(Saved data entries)
━━━━━━━━━━━━━━━━━━━━━━━━━━━━━━

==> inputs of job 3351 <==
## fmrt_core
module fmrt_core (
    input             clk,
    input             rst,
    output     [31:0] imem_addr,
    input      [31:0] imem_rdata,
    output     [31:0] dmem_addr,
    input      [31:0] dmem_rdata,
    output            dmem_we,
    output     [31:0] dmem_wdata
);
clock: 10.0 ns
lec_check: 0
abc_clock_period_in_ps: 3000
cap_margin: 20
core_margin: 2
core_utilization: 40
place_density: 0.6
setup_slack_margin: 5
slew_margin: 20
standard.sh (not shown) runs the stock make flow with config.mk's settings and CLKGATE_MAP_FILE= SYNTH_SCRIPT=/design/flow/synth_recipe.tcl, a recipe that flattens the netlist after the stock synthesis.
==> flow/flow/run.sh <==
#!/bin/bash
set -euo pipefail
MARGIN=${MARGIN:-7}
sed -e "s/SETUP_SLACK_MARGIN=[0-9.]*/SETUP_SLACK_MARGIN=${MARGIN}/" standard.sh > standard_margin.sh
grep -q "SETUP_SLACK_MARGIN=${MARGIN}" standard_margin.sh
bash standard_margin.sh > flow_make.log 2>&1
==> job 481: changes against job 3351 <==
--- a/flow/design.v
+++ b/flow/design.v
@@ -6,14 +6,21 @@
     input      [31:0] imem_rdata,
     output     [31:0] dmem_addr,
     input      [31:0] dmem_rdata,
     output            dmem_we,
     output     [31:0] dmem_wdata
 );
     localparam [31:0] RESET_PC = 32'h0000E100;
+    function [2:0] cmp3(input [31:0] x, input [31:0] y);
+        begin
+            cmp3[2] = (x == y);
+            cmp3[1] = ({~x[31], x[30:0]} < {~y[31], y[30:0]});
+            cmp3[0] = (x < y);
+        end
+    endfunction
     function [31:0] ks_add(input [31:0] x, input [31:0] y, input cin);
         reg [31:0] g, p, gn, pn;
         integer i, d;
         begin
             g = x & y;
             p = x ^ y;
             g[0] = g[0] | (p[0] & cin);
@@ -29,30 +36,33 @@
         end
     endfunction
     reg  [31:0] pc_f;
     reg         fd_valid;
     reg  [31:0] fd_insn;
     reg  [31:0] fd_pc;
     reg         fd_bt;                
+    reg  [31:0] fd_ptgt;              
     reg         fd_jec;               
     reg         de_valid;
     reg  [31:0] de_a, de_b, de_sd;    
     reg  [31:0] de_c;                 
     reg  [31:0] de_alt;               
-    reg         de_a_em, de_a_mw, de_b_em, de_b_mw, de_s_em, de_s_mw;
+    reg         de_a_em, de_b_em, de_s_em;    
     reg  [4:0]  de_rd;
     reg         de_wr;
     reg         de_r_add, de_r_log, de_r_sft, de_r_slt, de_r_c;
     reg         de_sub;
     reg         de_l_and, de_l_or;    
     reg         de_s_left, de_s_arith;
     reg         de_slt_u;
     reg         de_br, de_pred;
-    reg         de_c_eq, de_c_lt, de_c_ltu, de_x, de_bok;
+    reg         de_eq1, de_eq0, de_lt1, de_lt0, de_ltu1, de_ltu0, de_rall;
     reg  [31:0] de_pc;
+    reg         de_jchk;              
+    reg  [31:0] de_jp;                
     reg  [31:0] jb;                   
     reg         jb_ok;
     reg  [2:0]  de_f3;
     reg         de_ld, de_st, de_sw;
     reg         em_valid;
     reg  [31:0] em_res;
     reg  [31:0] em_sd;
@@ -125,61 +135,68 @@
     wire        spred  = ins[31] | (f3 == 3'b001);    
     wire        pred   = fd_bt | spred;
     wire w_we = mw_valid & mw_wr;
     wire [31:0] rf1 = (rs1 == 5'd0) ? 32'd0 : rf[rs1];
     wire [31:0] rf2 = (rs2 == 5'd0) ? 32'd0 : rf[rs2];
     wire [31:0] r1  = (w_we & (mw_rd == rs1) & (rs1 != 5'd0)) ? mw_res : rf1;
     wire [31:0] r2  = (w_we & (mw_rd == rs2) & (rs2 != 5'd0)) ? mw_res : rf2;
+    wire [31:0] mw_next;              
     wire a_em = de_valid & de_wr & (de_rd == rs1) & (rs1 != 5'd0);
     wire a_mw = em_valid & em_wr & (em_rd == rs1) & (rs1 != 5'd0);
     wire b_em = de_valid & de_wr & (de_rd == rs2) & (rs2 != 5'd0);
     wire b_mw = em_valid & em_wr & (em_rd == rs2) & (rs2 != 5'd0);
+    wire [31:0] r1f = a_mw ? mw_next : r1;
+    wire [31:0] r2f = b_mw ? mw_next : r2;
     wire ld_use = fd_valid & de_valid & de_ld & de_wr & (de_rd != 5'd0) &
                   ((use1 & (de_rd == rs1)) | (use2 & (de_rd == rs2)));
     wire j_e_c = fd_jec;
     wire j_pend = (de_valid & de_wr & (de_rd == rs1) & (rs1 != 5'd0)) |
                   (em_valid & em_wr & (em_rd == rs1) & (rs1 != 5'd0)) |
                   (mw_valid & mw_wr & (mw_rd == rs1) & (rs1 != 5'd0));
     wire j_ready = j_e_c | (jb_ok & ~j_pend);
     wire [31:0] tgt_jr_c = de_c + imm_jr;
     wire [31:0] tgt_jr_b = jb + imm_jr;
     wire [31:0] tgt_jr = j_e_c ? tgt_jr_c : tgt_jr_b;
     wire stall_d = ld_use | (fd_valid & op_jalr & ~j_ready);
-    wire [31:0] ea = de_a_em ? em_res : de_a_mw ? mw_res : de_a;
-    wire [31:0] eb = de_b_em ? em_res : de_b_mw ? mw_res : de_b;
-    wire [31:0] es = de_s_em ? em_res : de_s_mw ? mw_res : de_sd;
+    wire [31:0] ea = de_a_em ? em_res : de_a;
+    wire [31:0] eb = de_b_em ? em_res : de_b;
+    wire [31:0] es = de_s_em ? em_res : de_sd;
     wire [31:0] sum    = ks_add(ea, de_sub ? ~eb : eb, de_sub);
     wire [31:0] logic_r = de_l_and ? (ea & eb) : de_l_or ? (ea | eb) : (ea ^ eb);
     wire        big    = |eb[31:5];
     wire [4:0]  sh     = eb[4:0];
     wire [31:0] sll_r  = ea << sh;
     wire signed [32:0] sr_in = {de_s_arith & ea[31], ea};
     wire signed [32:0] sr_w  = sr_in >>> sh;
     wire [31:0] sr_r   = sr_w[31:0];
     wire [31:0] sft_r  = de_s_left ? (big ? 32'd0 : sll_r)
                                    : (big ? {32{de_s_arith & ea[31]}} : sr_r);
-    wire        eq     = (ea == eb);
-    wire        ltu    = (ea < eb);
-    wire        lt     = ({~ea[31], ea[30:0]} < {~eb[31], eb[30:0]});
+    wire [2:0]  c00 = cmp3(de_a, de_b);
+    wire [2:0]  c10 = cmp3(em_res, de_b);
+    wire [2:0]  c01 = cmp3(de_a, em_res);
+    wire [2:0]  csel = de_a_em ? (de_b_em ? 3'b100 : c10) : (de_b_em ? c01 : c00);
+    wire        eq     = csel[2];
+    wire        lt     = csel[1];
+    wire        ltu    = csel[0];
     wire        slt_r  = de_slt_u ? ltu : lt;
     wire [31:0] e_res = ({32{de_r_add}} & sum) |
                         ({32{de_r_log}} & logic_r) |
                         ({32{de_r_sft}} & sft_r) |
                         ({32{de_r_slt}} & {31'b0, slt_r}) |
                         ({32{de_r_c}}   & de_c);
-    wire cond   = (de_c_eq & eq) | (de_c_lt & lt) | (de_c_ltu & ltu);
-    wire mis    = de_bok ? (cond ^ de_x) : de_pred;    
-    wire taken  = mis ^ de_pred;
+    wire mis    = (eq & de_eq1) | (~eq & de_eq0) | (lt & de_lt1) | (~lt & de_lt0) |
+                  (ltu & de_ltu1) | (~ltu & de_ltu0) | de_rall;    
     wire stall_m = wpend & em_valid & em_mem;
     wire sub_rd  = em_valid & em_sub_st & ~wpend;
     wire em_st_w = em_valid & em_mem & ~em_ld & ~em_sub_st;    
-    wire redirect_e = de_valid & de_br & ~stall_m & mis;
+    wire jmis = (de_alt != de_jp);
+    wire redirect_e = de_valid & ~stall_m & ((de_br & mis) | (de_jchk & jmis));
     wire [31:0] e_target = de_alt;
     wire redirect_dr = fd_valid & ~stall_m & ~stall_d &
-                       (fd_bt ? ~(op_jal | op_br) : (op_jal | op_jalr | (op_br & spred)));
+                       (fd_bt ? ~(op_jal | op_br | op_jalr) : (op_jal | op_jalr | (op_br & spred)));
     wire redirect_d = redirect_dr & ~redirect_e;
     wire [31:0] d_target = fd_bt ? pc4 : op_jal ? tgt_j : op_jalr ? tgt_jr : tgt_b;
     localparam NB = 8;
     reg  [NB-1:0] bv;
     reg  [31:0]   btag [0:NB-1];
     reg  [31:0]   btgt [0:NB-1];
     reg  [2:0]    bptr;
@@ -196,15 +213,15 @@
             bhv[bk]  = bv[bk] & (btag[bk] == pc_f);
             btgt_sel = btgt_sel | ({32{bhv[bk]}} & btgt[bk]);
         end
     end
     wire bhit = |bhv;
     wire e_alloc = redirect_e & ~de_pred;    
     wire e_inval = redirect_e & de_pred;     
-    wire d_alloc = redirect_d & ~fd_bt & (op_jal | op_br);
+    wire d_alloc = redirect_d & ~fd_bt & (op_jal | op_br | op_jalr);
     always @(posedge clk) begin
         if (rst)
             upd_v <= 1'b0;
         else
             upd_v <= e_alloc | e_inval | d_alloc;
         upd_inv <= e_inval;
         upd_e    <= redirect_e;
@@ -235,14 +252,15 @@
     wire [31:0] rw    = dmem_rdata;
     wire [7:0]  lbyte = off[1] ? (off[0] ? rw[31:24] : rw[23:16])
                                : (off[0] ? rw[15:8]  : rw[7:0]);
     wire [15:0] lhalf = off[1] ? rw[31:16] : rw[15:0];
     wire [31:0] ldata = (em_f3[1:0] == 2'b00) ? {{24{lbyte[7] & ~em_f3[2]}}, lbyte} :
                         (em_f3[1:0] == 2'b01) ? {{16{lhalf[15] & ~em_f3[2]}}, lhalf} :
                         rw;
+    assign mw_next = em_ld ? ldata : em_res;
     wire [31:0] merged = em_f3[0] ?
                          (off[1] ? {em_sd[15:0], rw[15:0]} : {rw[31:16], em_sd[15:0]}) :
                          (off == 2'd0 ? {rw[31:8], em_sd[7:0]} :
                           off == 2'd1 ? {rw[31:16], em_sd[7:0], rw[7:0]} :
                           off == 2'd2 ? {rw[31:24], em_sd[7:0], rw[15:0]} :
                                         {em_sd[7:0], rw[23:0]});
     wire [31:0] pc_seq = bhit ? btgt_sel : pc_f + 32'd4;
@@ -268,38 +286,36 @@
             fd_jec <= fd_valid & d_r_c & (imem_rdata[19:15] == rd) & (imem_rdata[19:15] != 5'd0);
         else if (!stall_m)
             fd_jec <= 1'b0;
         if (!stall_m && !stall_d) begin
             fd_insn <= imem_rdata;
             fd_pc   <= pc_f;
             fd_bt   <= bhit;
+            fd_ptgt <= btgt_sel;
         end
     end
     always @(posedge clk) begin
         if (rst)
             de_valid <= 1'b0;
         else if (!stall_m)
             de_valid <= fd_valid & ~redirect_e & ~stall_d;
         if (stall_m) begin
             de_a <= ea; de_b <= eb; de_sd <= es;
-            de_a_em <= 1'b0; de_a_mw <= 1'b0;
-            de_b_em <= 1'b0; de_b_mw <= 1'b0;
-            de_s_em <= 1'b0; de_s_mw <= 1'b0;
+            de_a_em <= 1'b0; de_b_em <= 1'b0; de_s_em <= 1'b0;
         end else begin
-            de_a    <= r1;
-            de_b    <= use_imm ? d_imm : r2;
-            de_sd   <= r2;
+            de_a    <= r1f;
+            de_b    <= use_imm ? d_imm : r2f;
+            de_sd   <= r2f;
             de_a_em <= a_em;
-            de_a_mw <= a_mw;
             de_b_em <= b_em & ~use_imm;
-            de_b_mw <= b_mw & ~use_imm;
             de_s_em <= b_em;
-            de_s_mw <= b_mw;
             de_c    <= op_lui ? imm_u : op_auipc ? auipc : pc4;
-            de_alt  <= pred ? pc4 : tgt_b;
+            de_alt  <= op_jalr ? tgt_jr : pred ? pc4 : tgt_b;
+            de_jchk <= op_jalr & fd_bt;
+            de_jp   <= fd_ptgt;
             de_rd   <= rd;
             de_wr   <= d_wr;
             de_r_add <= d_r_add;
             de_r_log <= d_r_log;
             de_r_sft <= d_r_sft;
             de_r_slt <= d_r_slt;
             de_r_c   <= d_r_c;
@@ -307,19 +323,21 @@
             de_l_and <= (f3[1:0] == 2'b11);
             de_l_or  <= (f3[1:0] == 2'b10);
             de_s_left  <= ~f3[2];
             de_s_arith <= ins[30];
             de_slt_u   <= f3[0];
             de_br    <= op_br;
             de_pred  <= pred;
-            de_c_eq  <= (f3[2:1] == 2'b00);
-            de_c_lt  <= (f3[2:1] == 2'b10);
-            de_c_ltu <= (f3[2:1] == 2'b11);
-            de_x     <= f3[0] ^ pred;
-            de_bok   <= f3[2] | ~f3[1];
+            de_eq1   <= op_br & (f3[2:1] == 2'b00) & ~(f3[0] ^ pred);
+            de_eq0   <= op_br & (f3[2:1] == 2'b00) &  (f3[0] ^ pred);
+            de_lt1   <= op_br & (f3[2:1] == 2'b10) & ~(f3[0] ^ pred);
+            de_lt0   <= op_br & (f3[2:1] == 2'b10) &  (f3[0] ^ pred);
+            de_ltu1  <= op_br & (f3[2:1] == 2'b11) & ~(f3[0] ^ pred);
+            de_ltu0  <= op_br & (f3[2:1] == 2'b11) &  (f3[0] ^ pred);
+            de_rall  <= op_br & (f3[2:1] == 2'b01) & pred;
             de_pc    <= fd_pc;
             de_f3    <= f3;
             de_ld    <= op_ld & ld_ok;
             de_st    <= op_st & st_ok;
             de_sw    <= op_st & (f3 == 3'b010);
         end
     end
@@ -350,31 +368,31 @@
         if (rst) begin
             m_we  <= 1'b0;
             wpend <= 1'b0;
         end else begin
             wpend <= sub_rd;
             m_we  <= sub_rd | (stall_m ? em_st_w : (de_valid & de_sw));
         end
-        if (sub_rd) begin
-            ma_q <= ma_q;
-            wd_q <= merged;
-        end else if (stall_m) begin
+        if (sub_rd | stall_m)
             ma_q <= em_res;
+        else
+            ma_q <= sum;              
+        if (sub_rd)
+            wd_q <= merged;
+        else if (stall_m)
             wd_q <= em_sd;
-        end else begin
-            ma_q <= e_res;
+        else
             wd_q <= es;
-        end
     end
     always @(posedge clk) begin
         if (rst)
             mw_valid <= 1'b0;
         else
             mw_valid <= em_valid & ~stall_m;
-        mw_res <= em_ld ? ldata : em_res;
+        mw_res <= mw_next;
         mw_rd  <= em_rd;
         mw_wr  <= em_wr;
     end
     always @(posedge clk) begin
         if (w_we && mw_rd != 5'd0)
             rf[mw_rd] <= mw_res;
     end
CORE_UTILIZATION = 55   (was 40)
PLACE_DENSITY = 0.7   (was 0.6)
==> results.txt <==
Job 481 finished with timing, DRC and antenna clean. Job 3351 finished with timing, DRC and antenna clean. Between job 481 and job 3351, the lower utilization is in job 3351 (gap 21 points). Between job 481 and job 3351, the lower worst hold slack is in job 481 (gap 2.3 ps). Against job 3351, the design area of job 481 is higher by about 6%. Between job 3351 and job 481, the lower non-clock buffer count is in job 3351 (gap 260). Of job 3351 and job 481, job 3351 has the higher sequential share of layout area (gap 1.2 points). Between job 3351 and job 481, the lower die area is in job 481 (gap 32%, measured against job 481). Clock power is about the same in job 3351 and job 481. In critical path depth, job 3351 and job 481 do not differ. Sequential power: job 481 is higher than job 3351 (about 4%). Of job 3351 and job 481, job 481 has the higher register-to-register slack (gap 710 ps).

━━━━━━━━━━━━━━━━━━━━━━━━━━━━━━

_TASK DESCRIPTION_
Print again the lines of the entries above that fall between the line holding "-125,61 +135,68 @@" and the line holding "wire [31:0] tgt_jr_b = jb + imm_jr;", inclusive, exactly as they stand.

_RESULT_
@@ -125,61 +135,68 @@
     wire        spred  = ins[31] | (f3 == 3'b001);    
     wire        pred   = fd_bt | spred;
     wire w_we = mw_valid & mw_wr;
     wire [31:0] rf1 = (rs1 == 5'd0) ? 32'd0 : rf[rs1];
     wire [31:0] rf2 = (rs2 == 5'd0) ? 32'd0 : rf[rs2];
     wire [31:0] r1  = (w_we & (mw_rd == rs1) & (rs1 != 5'd0)) ? mw_res : rf1;
     wire [31:0] r2  = (w_we & (mw_rd == rs2) & (rs2 != 5'd0)) ? mw_res : rf2;
+    wire [31:0] mw_next;              
     wire a_em = de_valid & de_wr & (de_rd == rs1) & (rs1 != 5'd0);
     wire a_mw = em_valid & em_wr & (em_rd == rs1) & (rs1 != 5'd0);
     wire b_em = de_valid & de_wr & (de_rd == rs2) & (rs2 != 5'd0);
     wire b_mw = em_valid & em_wr & (em_rd == rs2) & (rs2 != 5'd0);
+    wire [31:0] r1f = a_mw ? mw_next : r1;
+    wire [31:0] r2f = b_mw ? mw_next : r2;
     wire ld_use = fd_valid & de_valid & de_ld & de_wr & (de_rd != 5'd0) &
                   ((use1 & (de_rd == rs1)) | (use2 & (de_rd == rs2)));
     wire j_e_c = fd_jec;
     wire j_pend = (de_valid & de_wr & (de_rd == rs1) & (rs1 != 5'd0)) |
                   (em_valid & em_wr & (em_rd == rs1) & (rs1 != 5'd0)) |
                   (mw_valid & mw_wr & (mw_rd == rs1) & (rs1 != 5'd0));
     wire j_ready = j_e_c | (jb_ok & ~j_pend);
     wire [31:0] tgt_jr_c = de_c + imm_jr;
     wire [31:0] tgt_jr_b = jb + imm_jr;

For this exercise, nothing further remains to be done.